Michael C. Hall and Sophia Anne Caruso in 'Lazarus'
Courtesy of Jan Versweyveld

Tuesday night's performance was the first time since Bowie's death that the show went on at the 200-seat New York theater, where a single matinee seat is now going for $1,900 on StubHub.

NEW YORK (AP) — A performance of David Bowie's trippy, melancholy musical, Lazarus, turned into a memorial for the Thin White Duke on Tuesday night as fans who had bought tickets to celebrate his music instead found themselves mourning his passing.

"It was incredible. I wept a lot," said Evan Schwartz, a 20-year-old student from Stanford, Conn., who saw the show for a second time after scoring a ticket in an online lottery. "It was beautiful."

Tuesday night's performance was the first time since Bowie's death on Monday that the show went on at the 200-seat New York Theatre Workshop in New York's East Village. Some audience members left in tears.

Castmembers did not acknowledge the death or make any changes to the show. They also declined to comment. The only official nod to Bowie's death was a video screen in the lobby showing a photo of the musician with the words: "In Memoriam, 1947-2016." Fans left flowers near the entrance.

Starring Dexter and Six Feet Under actor Michael C. Hall, the musical has been a hit since previews began on Nov. 18. Bowie's death only made tickets more desirable, with a single matinee seat going Tuesday afternoon for $1,900 on StubHub.

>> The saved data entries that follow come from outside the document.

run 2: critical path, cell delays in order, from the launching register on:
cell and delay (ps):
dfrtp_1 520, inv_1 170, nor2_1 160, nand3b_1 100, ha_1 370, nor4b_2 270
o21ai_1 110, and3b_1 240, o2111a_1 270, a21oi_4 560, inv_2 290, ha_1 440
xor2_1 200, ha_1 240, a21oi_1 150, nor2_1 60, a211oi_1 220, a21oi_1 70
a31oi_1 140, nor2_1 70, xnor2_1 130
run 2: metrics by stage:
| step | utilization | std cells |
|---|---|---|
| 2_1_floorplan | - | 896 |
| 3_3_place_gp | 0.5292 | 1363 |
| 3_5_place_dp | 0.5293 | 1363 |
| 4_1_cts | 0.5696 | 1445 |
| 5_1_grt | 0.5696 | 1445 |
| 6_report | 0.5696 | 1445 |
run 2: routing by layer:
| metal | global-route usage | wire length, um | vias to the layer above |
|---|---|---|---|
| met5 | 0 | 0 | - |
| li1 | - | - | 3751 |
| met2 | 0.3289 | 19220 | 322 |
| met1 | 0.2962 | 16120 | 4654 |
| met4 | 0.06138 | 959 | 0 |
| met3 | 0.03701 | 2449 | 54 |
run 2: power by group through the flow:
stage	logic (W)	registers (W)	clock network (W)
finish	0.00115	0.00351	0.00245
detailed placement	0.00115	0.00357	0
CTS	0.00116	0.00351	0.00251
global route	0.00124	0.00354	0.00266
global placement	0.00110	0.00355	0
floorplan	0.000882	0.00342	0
$ cat src/rtl/ipt_pkg.sv
package ipt_pkg;

    localparam int DEF_FRAMES = 64;
    localparam int DEF_PID_W  = 8;
    localparam int DEF_PAGE_W = 20;

    typedef enum logic {
        ST_IDLE = 1'b0,
        ST_SCAN = 1'b1
    } scan_st_e;

    function automatic int idx_width(input int n);
        return (n <= 2) ? 1 : $clog2(n);
    endfunction

endpackage

$ cat src/rtl/ipt_store.sv
module ipt_store #(
    parameter int FRAMES = 64,
    parameter int PID_W  = 8,
    parameter int PAGE_W = 20,
    parameter int IDX_W  = 6
) (
    input  logic              clk,
    input  logic              rst,
    input  logic              we,
    input  logic              wset,
    input  logic [IDX_W-1:0]  widx,
    input  logic [PID_W-1:0]  wpid,
    input  logic [PAGE_W-1:0] wpage,
    input  logic [IDX_W-1:0]  ridx,
    output logic              rvld,
    output logic [PID_W-1:0]  rpid,
    output logic [PAGE_W-1:0] rpage
);

    typedef struct packed {
        logic              vld;
        logic [PID_W-1:0]  pid;
        logic [PAGE_W-1:0] page;
    } rec_t;

    rec_t tbl [FRAMES];
    rec_t rd;

    always_ff @(posedge clk) begin
        if (rst) begin
            for (int i = 0; i < FRAMES; i++) begin
                tbl[i].vld <= 1'b0;
            end
        end else if (we) begin
            for (int i = 0; i < FRAMES; i++) begin
                if (widx == IDX_W'(i)) begin
                    tbl[i].vld <= wset;
                    if (wset) begin
                        tbl[i].pid  <= wpid;
                        tbl[i].page <= wpage;
                    end
                end
            end
        end
    end

    always_comb begin
        rd    = tbl[ridx];
        rvld  = rd.vld;
        rpid  = rd.pid;
        rpage = rd.page;
    end

endmodule

$ cat src/rtl/ipt_key_cmp.sv
module ipt_key_cmp #(
    parameter int PID_W  = 8,
    parameter int PAGE_W = 20
) (
    input  logic              rec_vld,
    input  logic [PID_W-1:0]  rec_pid,
    input  logic [PAGE_W-1:0] rec_page,
    input  logic [PID_W-1:0]  key_pid,
    input  logic [PAGE_W-1:0] key_page,
    output logic              match
);

    logic pid_eq;
    logic page_eq;

    always_comb begin
        pid_eq  = (rec_pid == key_pid);
        page_eq = (rec_page == key_page);
        match   = rec_vld && pid_eq && page_eq;
    end

endmodule

$ cat src/rtl/ipt_scan.sv
module ipt_scan
    import ipt_pkg::*;
#(
    parameter int FRAMES = 64,
    parameter int PID_W  = 8,
    parameter int PAGE_W = 20,
    parameter int IDX_W  = 6
) (
    input  logic              clk,
    input  logic              rst,
    input  logic              start,
    input  logic [PID_W-1:0]  start_pid,
    input  logic [PAGE_W-1:0] start_page,
    input  logic              match_now,
    output logic              idle,
    output logic [PID_W-1:0]  key_pid,
    output logic [PAGE_W-1:0] key_page,
    output logic [IDX_W-1:0]  idx,
    output logic              res_done,
    output logic              res_hit,
    output logic [IDX_W-1:0]  res_frame
);

    localparam logic [IDX_W-1:0] LAST = IDX_W'(FRAMES - 1);

    typedef struct packed {
        logic [PID_W-1:0]  pid;
        logic [PAGE_W-1:0] page;
    } key_t;

    scan_st_e st;
    key_t     key_q;

    always_ff @(posedge clk) begin
        if (rst) begin
            st        <= ST_IDLE;
            key_q     <= '0;
            idx       <= '0;
            res_done  <= 1'b0;
            res_hit   <= 1'b0;
            res_frame <= '0;
        end else begin
            res_done  <= 1'b0;
            res_hit   <= 1'b0;
            res_frame <= '0;
            case (st)
                ST_IDLE: begin
                    if (start) begin
                        key_q.pid  <= start_pid;
                        key_q.page <= start_page;
                        idx        <= '0;
                        st         <= ST_SCAN;
                    end
                end
                ST_SCAN: begin
                    if (match_now) begin
                        res_done  <= 1'b1;
                        res_hit   <= 1'b1;
                        res_frame <= idx;
                        st        <= ST_IDLE;
                    end else if (idx == LAST) begin
                        res_done <= 1'b1;
                        st       <= ST_IDLE;
                    end else begin
                        idx <= idx + 1'b1;
                    end
                end
                default: st <= ST_IDLE;
            endcase
        end
    end

    always_comb begin
        idle     = (st == ST_IDLE);
        key_pid  = key_q.pid;
        key_page = key_q.page;
    end

endmodule
--- src/rtl/uart_rb_intid.sv ---
module uart_rb_intid #(
  parameter int CW = 5
) (
  input  logic          gate,
  input  logic          q_on,
  input  logic [3:0]    enables,
  input  logic          line_err,
  input  logic          rx_has,
  input  logic [CW-1:0] rx_count,
  input  logic [CW-1:0] trig,
  input  logic          tx_empty,
  input  logic          modem_chg,
  output logic [7:0]    code
);
  import uart_regbank_pkg::*;
  logic [7:0] base;

  always_comb begin
    if (enables[2] && line_err)                       base = ID_LINE;
    else if (enables[0] && rx_has && rx_count >= trig) base = ID_RXTRG;
    else if (enables[0] && rx_has)                     base = ID_RXTMO;
    else if (enables[1] && tx_empty)                   base = ID_TXEMP;
    else if (enables[3] && modem_chg)                  base = ID_MODEM;
    else                                               base = ID_NONE;
    if (!gate)      code = ID_NONE;
    else if (q_on)  code = base | ID_QON;
    else            code = base;
  end
endmodule
==> config.mk <==
export PLATFORM = sky130hd
export DESIGN_NAME = itlb_fchk
export DESIGN_NICKNAME = d
export VERILOG_FILES = /design/src/rtl/itlb_fchk_pkg.sv /design/src/rtl/itlb_fchk_classify.sv /design/src/rtl/itlb_fchk_fault_regs.sv /design/src/rtl/itlb_fchk_counters.sv /design/src/rtl/itlb_fchk.sv
export SDC_FILE = /design/constraint.sdc
export NUM_CORES = 1
export LEC_CHECK = 0
export BUFFER_PORTS_ARGS = -buffer_cell sky130_fd_sc_hd__buf_2
export CAP_MARGIN = 5
export CORE_AREA = 2 2 189 191
export CTS_BUF_LIST = sky130_fd_sc_hd__clkbuf_16
export CTS_CLUSTER_SIZE = 14
export DETAILED_ROUTE_END_ITERATION = 16
export DIE_AREA = 0 0 191 193
export GPL_ROUTABILITY_DRIVEN = 0
export SYNTH_ARGS = -nofsm -noshare
export SYNTH_HDL_FRONTEND = slang
export SYNTH_SLANG_ARGS = --single-unit
==> constraint.sdc <==
create_clock -name clk -period 3.4 [get_ports clk]
set_input_delay 0.51 -clock clk [delete_from_list [all_inputs] [get_ports clk]]
set_output_delay 0.51 -clock clk [all_outputs]
set_load 0.01 [all_outputs]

Bowie wrote the musical with Irish playwright Enda Walsh as a sequel to the 1963 novel The Man Who Fell to Earth by Walter Tevis that inspired the 1976 film of the same name that Bowie starred in. The musical is directed by Belgian avant-garde director Ivo van Hove.

Bowie was clearly the draw for Roberta Bethencourt, a New Jersey resident who has been a Bowie fan since she was 12 years old.

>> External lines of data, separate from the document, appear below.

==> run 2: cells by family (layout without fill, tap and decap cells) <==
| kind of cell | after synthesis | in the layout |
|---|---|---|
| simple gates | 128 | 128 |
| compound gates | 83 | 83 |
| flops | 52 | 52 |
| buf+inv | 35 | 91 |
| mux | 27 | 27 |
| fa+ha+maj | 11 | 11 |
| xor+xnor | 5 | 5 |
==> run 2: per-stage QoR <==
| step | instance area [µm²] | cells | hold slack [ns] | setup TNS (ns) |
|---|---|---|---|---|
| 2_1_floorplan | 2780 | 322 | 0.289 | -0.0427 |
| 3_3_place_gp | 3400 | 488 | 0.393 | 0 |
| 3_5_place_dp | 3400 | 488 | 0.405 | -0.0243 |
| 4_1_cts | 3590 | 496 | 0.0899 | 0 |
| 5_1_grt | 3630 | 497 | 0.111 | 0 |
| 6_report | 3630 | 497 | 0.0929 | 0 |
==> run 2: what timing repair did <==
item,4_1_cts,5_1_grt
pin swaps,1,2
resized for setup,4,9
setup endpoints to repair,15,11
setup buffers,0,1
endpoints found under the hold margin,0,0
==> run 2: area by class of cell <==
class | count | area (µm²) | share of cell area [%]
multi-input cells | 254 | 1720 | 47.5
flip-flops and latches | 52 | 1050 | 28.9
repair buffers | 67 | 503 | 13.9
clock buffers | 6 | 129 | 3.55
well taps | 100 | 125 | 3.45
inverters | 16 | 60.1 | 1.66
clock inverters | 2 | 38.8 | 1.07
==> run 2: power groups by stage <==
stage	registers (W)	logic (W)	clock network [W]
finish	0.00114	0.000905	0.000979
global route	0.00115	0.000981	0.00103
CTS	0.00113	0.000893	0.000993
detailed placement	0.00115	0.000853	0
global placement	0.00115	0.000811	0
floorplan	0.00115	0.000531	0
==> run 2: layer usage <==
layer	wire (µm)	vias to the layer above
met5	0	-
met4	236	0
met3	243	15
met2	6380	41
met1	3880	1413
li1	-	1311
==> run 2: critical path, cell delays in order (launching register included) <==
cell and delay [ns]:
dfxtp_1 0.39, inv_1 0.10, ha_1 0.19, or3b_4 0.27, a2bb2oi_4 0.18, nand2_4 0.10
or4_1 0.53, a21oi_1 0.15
<file path="src/rtl/spio_pkg.sv">
package spio_pkg;

    localparam int SPIO_PINS  = 4;
    localparam int SPIO_COS   = 2;
    localparam int SPIO_DW    = 8;
    localparam int SPIO_MODEW = 2;

    typedef enum logic [SPIO_MODEW-1:0] {
        PM_IN   = 2'b00,
        PM_GPO  = 2'b01,
        PM_CLKA = 2'b10,
        PM_CLKB = 2'b11
    } pin_mode_e;

    typedef struct packed {
        logic txc16;
        logic txc1;
        logic rxc16;
        logic rxc1;
        logic ct;
    } clk_src_t;

    typedef struct packed {
        logic [SPIO_DW-1:0]   ctrl;
        logic [SPIO_PINS-1:0] opr;
    } cfg_t;

endpackage

</file>
<file path="src/rtl/spio_cfg_regs.sv">
module spio_cfg_regs
    import spio_pkg::*;
(
    input  logic                 clk,
    input  logic                 rst_n,
    input  logic                 wr_en,
    input  logic                 wr_sel,
    input  logic [SPIO_DW-1:0]   wr_data,
    output logic [SPIO_DW-1:0]   ctrl_q,
    output logic [SPIO_PINS-1:0] opr_q
);

    cfg_t cfg_d, cfg_q;

    always_comb begin
        cfg_d = cfg_q;
        if (wr_en) begin
            if (wr_sel) cfg_d.opr  = wr_data[SPIO_PINS-1:0];
            else        cfg_d.ctrl = wr_data;
        end
    end

    always_ff @(posedge clk) begin
        if (!rst_n) cfg_q <= '0;
        else        cfg_q <= cfg_d;
    end

    assign ctrl_q = cfg_q.ctrl;
    assign opr_q  = cfg_q.opr;

    AST_CTRL_WRITE: assert property (@(posedge clk) disable iff (!rst_n)
        ($past(rst_n) && $past(wr_en) && !$past(wr_sel)) |-> (ctrl_q == $past(wr_data)));

    AST_OPR_WRITE: assert property (@(posedge clk) disable iff (!rst_n)
        ($past(rst_n) && $past(wr_en) && $past(wr_sel)) |-> (opr_q == $past(wr_data[SPIO_PINS-1:0])));

endmodule

</file>
<file path="src/rtl/spio_pin_drv.sv">
module spio_pin_drv
    import spio_pkg::*;
#(
    parameter int PIN    = 0,
    parameter bit ODD_CH = 1'b0
) (
    input  logic [SPIO_MODEW-1:0] mode,
    input  logic                  opr_bit,
    input  logic                  mr1_rts_en,
    input  logic                  rts_n,
    input  clk_src_t              src,
    output logic                  oe,
    output logic                  dout
);

    logic clk_a, clk_b, gpo_val;

    always_comb begin
        clk_a = 1'b0;
        clk_b = 1'b0;
        case (PIN)
            3: begin clk_a = src.txc16; clk_b = src.txc1;  end
            2: begin clk_a = src.rxc1;  clk_b = src.rxc16; end
            1: begin clk_a = ODD_CH ? src.ct : src.rxc16; clk_b = src.rxc1; end
            default: begin clk_a = src.txc1; clk_b = src.txc16; end
        endcase
    end

    always_comb begin
        if (PIN == 1 && mr1_rts_en && opr_bit) gpo_val = rts_n;
        else                                   gpo_val = opr_bit;
    end

    always_comb begin
        oe   = 1'b1;
        dout = 1'b0;
        case (pin_mode_e'(mode))
            PM_IN:   oe   = 1'b0;
            PM_GPO:  dout = gpo_val;
            PM_CLKA: dout = clk_a;
            PM_CLKB: dout = clk_b;
            default: oe   = 1'b0;
        endcase
    end

endmodule

</file>
<file path="src/rtl/spio_cos_det.sv">
module spio_cos_det #(
    parameter int STAGES = 2
) (
    input  logic clk,
    input  logic rst_n,
    input  logic pad,
    input  logic en,
    input  logic clr,
    output logic flag
);

    localparam int SW = (STAGES < 2) ? 2 : STAGES;

    typedef struct packed {
        logic [SW-1:0] sync;
        logic          prev;
        logic          flag;
    } cos_st_t;

    cos_st_t st_d, st_q;
    logic    edge_w;

    assign edge_w = st_q.sync[SW-1] ^ st_q.prev;

    always_comb begin
        st_d      = st_q;
        st_d.sync = {st_q.sync[SW-2:0], pad};
        st_d.prev = st_q.sync[SW-1];
        if (clr)          st_d.flag = 1'b0;
        if (edge_w && en) st_d.flag = 1'b1;
    end

    always_ff @(posedge clk) begin
        if (!rst_n) st_q <= '0;
        else        st_q <= st_d;
    end

    assign flag = st_q.flag;

    AST_COS_NEEDS_EN: assert property (@(posedge clk) disable iff (!rst_n)
        ($past(rst_n) && $rose(flag)) |-> $past(en));

    AST_COS_CLEAR: assert property (@(posedge clk) disable iff (!rst_n)
        (clr && !edge_w) |=> !flag);

endmodule

</file>
<file path="src/rtl/spio_pin_mux.sv">
module spio_pin_mux
    import spio_pkg::*;
#(
    parameter bit ODD_CH      = 1'b0,
    parameter bit PAIR_SECOND = 1'b0,
    parameter int SYNC_STAGES = 2
) (
    input  logic                 clk,
    input  logic                 rst_n,
    input  logic                 wr_en,
    input  logic                 wr_sel,
    input  logic [SPIO_DW-1:0]   wr_data,
    input  logic                 rd_en,
    output logic [SPIO_DW-1:0]   rd_data,
    input  logic                 mr1_rts_en,
    input  logic                 rts_n,
    input  logic                 txc16,
    input  logic                 txc1,
    input  logic                 rxc16,
    input  logic                 rxc1,
    input  logic                 ct_out,
    input  logic [SPIO_COS-1:0]  cos_en,
    output logic [SPIO_COS-1:0]  cos_flag,
    input  logic [SPIO_PINS-1:0] pad_in,
    output logic [SPIO_PINS-1:0] pad_oe,
    output logic [SPIO_PINS-1:0] pad_out,
    output logic                 tx_clk_ext,
    output logic                 rx_clk_ext,
    output logic                 cts_n_pad
);

    localparam int RD_BASE = PAIR_SECOND ? 0 : 2;

    logic [SPIO_DW-1:0]   ctrl_q;
    logic [SPIO_PINS-1:0] opr_q;
    clk_src_t             src;

    assign src = '{txc16: txc16, txc1: txc1, rxc16: rxc16, rxc1: rxc1, ct: ct_out};

    spio_cfg_regs u_regs (
        .clk     (clk),
        .rst_n   (rst_n),
        .wr_en   (wr_en),
        .wr_sel  (wr_sel),
        .wr_data (wr_data),
        .ctrl_q  (ctrl_q),
        .opr_q   (opr_q)
    );

    for (genvar p = 0; p < SPIO_PINS; p++) begin : g_pin
        spio_pin_drv #(.PIN(p), .ODD_CH(ODD_CH)) u_drv (
            .mode       (ctrl_q[SPIO_MODEW*p +: SPIO_MODEW]),
            .opr_bit    (opr_q[p]),
            .mr1_rts_en (mr1_rts_en),
            .rts_n      (rts_n),
            .src        (src),
            .oe         (pad_oe[p]),
            .dout       (pad_out[p])
        );
    end

    for (genvar c = 0; c < SPIO_COS; c++) begin : g_cos
        spio_cos_det #(.STAGES(SYNC_STAGES)) u_cos (
            .clk   (clk),
            .rst_n (rst_n),
            .pad   (pad_in[c]),
            .en    (cos_en[c]),
            .clr   (rd_en),
            .flag  (cos_flag[c])
        );
    end

    always_comb begin
        rd_data = '0;
        for (int p = 0; p < SPIO_PINS; p++) begin
            rd_data[RD_BASE + (p % 2) + 4 * (p / 2)] = pad_in[p];
        end
    end

    assign tx_clk_ext = pad_in[3];
    assign rx_clk_ext = pad_in[2];
    assign cts_n_pad  = pad_in[0];

    AST_RTS_GATE: assert property (@(posedge clk) disable iff (!rst_n)
        ((ctrl_q[3:2] == PM_GPO) && (pad_out[1] != opr_q[1])) |-> (mr1_rts_en && opr_q[1]));

    AST_IN_NO_DRIVE: assert property (@(posedge clk) disable iff (!rst_n)
        ($past(rst_n) && $past(wr_en) && !$past(wr_sel) && ($past(wr_data[1:0]) == PM_IN)) |-> !pad_oe[0]);

endmodule

</file>
--- config.mk ---
export PLATFORM = sky130hd
export DESIGN_NAME = fxr_top
export DESIGN_NICKNAME = d
export VERILOG_FILES = /design/src/rtl/fxr_pkg.sv /design/src/rtl/fxr_quant.sv /design/src/rtl/fxr_limit.sv /design/src/rtl/fxr_stage.sv /design/src/rtl/fxr_top.sv
export SDC_FILE = /design/constraint.sdc
export NUM_CORES = 1
export LEC_CHECK = 0
export BUFFER_PORTS_ARGS = -buffer_cell sky130_fd_sc_hd__buf_2
export CAP_MARGIN = 25
export CORE_ASPECT_RATIO = 0.75
export CORE_MARGIN = 4
export CORE_UTILIZATION = 23
export CTS_CLUSTER_DIAMETER = 80
export DETAILED_ROUTE_END_ITERATION = 6
export GPL_TIMING_DRIVEN = 0
export SETUP_SLACK_MARGIN = 0.3
export SKIP_CTS_REPAIR_TIMING = 1
export SLEW_MARGIN = 20
export SYNTH_ARGS = -nofsm -noshare
export SYNTH_HDL_FRONTEND = slang
export SYNTH_SLANG_ARGS = --single-unit
--- constraint.sdc ---
create_clock -name clk -period 2.6 [get_ports clk]
set_clock_uncertainty 0.05 [all_clocks]
set_input_delay 0.13 -clock clk [delete_from_list [all_inputs] [get_ports clk]]
set_output_delay 0.13 -clock clk [all_outputs]
set_load 0.1 [all_outputs]
--- src/rtl/fxr_pkg.sv ---
package fxr_pkg;

    typedef enum logic {
        RQ_TRUNC = 1'b0,
        RQ_ROUND = 1'b1
    } rq_mode_e;

    typedef struct packed {
        rq_mode_e mode;
        logic     sat_en;
    } rq_ctrl_t;

    function automatic rq_ctrl_t make_ctrl(logic rnd, logic sat);
        rq_ctrl_t c;
        c.mode   = rnd ? RQ_ROUND : RQ_TRUNC;
        c.sat_en = sat;
        return c;
    endfunction

    function automatic logic guard_inc(rq_mode_e m, logic guard);
        return (m == RQ_ROUND) && guard;
    endfunction

endpackage

--- src/rtl/fxr_quant.sv ---
module fxr_quant
    import fxr_pkg::*;
#(
    parameter int IN_W  = 16,
    parameter int OUT_W = 12
) (
    input  logic [IN_W-1:0]  in_word,
    input  rq_mode_e         mode,
    output logic [OUT_W:0]   ext_sum
);
    localparam int DROP = IN_W - OUT_W;

    generate
        if (DROP == 0) begin : g_pass
            logic unused_mode;
            assign unused_mode = mode;
            assign ext_sum = {in_word[IN_W-1], in_word};
        end else begin : g_cut
            logic [OUT_W-1:0] kept;
            logic             inc;
            logic             unused_low;
            assign kept       = in_word[IN_W-1:DROP];
            assign inc        = guard_inc(mode, in_word[DROP-1]);
            assign unused_low = ^in_word[DROP-1:0];
            assign ext_sum    = {kept[OUT_W-1], kept} + {{OUT_W{1'b0}}, inc};
        end
    endgenerate

endmodule

--- src/rtl/fxr_limit.sv ---
module fxr_limit #(
    parameter int OUT_W = 12
) (
    input  logic [OUT_W:0]   ext_sum,
    input  logic             sat_en,
    output logic [OUT_W-1:0] res,
    output logic             ovf
);
    localparam logic [OUT_W-1:0] POS_MAX = {1'b0, {(OUT_W-1){1'b1}}};
    localparam logic [OUT_W-1:0] NEG_MIN = {1'b1, {(OUT_W-1){1'b0}}};

    always_comb begin
        ovf = ext_sum[OUT_W] ^ ext_sum[OUT_W-1];
        if (ovf && sat_en)
            res = ext_sum[OUT_W] ? NEG_MIN : POS_MAX;
        else
            res = ext_sum[OUT_W-1:0];
    end

endmodule

--- src/rtl/fxr_stage.sv ---
module fxr_stage #(
    parameter int OUT_W = 12
) (
    input  logic             clk,
    input  logic             rst,
    input  logic             load,
    input  logic [OUT_W-1:0] d_data,
    input  logic             d_ovf,
    output logic             q_valid,
    output logic [OUT_W-1:0] q_data,
    output logic             q_ovf
);
    always_ff @(posedge clk) begin
        if (rst) begin
            q_valid <= 1'b0;
            q_data  <= '0;
            q_ovf   <= 1'b0;
        end else begin
            q_valid <= load;
            if (load) begin
                q_data <= d_data;
                q_ovf  <= d_ovf;
            end
        end
    end

endmodule

--- src/rtl/fxr_top.sv ---
module fxr_top
    import fxr_pkg::*;
#(
    parameter int IN_W    = 16,
    parameter int IN_FRAC = 8,
    parameter int OUT_W   = 12
) (
    input  logic             clk,
    input  logic             rst,
    input  logic             in_valid,
    input  logic [IN_W-1:0]  in_data,
    input  logic             rnd_sel,
    input  logic             sat_en,
    output logic             out_valid,
    output logic [OUT_W-1:0] out_data,
    output logic             out_ovf
);
    localparam int DROP = IN_W - OUT_W;

    generate
        if (DROP < 0 || DROP > IN_FRAC) begin : g_bad_widths
            $error("fxr_top: output width must keep all integer bits");
        end
    endgenerate

    rq_ctrl_t         ctrl;
    logic [OUT_W:0]   ext_sum;
    logic [OUT_W-1:0] lim_res;
    logic             lim_ovf;

    assign ctrl = make_ctrl(rnd_sel, sat_en);

    fxr_quant #(.IN_W(IN_W), .OUT_W(OUT_W)) u_quant (
        .in_word (in_data),
        .mode    (ctrl.mode),
        .ext_sum (ext_sum)
    );

    fxr_limit #(.OUT_W(OUT_W)) u_limit (
        .ext_sum (ext_sum),
        .sat_en  (ctrl.sat_en),
        .res     (lim_res),
        .ovf     (lim_ovf)
    );

    fxr_stage #(.OUT_W(OUT_W)) u_stage (
        .clk     (clk),
        .rst     (rst),
        .load    (in_valid),
        .d_data  (lim_res),
        .d_ovf   (lim_ovf),
        .q_valid (out_valid),
        .q_data  (out_data),
        .q_ovf   (out_ovf)
    );

    AST_VALID_FOLLOW: assert property (@(posedge clk) disable iff (rst) in_valid |=> out_valid) else $error("valid not delayed");
    AST_IDLE_HOLD: assert property (@(posedge clk) disable iff (rst) !in_valid |=> (!out_valid && $stable(out_data) && $stable(out_ovf))) else $error("idle output moved");
    AST_TRUNC_NO_OVF: assert property (@(posedge clk) disable iff (rst) (in_valid && !rnd_sel) |=> !out_ovf) else $error("overflow on truncation");
    AST_NEG_NO_OVF: assert property (@(posedge clk) disable iff (rst) (in_valid && in_data[IN_W-1]) |=> !out_ovf) else $error("overflow on negative input");
    AST_SAT_SIGN: assert property (@(posedge clk) disable iff (rst) (in_valid && sat_en && !in_data[IN_W-1]) |=> !out_data[OUT_W-1]) else $error("saturated result changed sign");

endmodule
### src/rtl/fma_sc_pkg.sv
package fma_sc_pkg;
  typedef enum logic [2:0] {
    CL_SNAN  = 3'd0,
    CL_QNAN  = 3'd1,
    CL_ZERO  = 3'd2,
    CL_NORM  = 3'd3,
    CL_DNORM = 3'd4,
    CL_INF   = 3'd5
  } fcls_e;
endpackage

### src/rtl/fma_sc_classify.sv
module fma_sc_classify
  import fma_sc_pkg::*;
#(
  parameter int EXP_W  = 8,
  parameter int FRAC_W = 23,
  localparam int W     = 1 + EXP_W + FRAC_W
) (
  input  logic [W-1:0] op,
  output fcls_e        cls
);
  logic [EXP_W-1:0]  expo;
  logic [FRAC_W-1:0] frac;

  assign expo = op[W-2 -: EXP_W];
  assign frac = op[FRAC_W-1:0];

  always_comb begin
    if (&expo) begin
      if (frac == '0)            cls = CL_INF;
      else if (frac[FRAC_W-1])   cls = CL_QNAN;
      else                       cls = CL_SNAN;
    end else if (expo == '0) begin
      cls = (frac == '0) ? CL_ZERO : CL_DNORM;
    end else begin
      cls = CL_NORM;
    end
  end
endmodule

"I used to go to the library, and, when other kids were getting books, I was getting 'Space Oddity' and bringing it home and playing it over and over again," she said. "I had no idea what an impact he had on so many people. I loved him because he was so different and unique."

The 18 songs in the musical include some of Bowie's biggest hits — "Changes," ''Heroes," ''Absolute Beginners" and "Life on Mars" among them — as well as new songs like "Lazarus," taken from Bowie's last album, Blackstar.

The opaque story centers on millionaire alien Thomas Jerome Newton, whom Bowie portrayed in the film. Newton, played now by Hall, has imprisoned himself in his own apartment, drinking gin, eating Twinkies, being tormented by his past and watching TV. He cannot leave — or die.

His new assistant gets sucked deeper into his world; Newton is visited by an ethereal girl who creates a rocket ship out of masking tape to take him home; and he's harassed by an enigmatic, black-clad figure. At one point, the stage is filled with white liquid resembling milk, which some actors bodysurf on. At another, it is filled with dark balloons.

The story has recurring themes of creatures caught between worlds and the exhaustion that comes with daily survival. "I'm done with this living!" a character cries out at one point  a line that had more depth after Bowie's passing.

The rest of the 11-member cast includes Tony Award nominee Cristin Milioti and Broadway veteran Michael Esper. There is also a video appearance by Alan Cumming.

The New York Theatre Workshop, an engine for bold works, has not been immune to tragedy like this. Almost 20 years ago to the day, playwright Jonathan Larson died on the eve of the company's first preview of his groundbreaking Rent.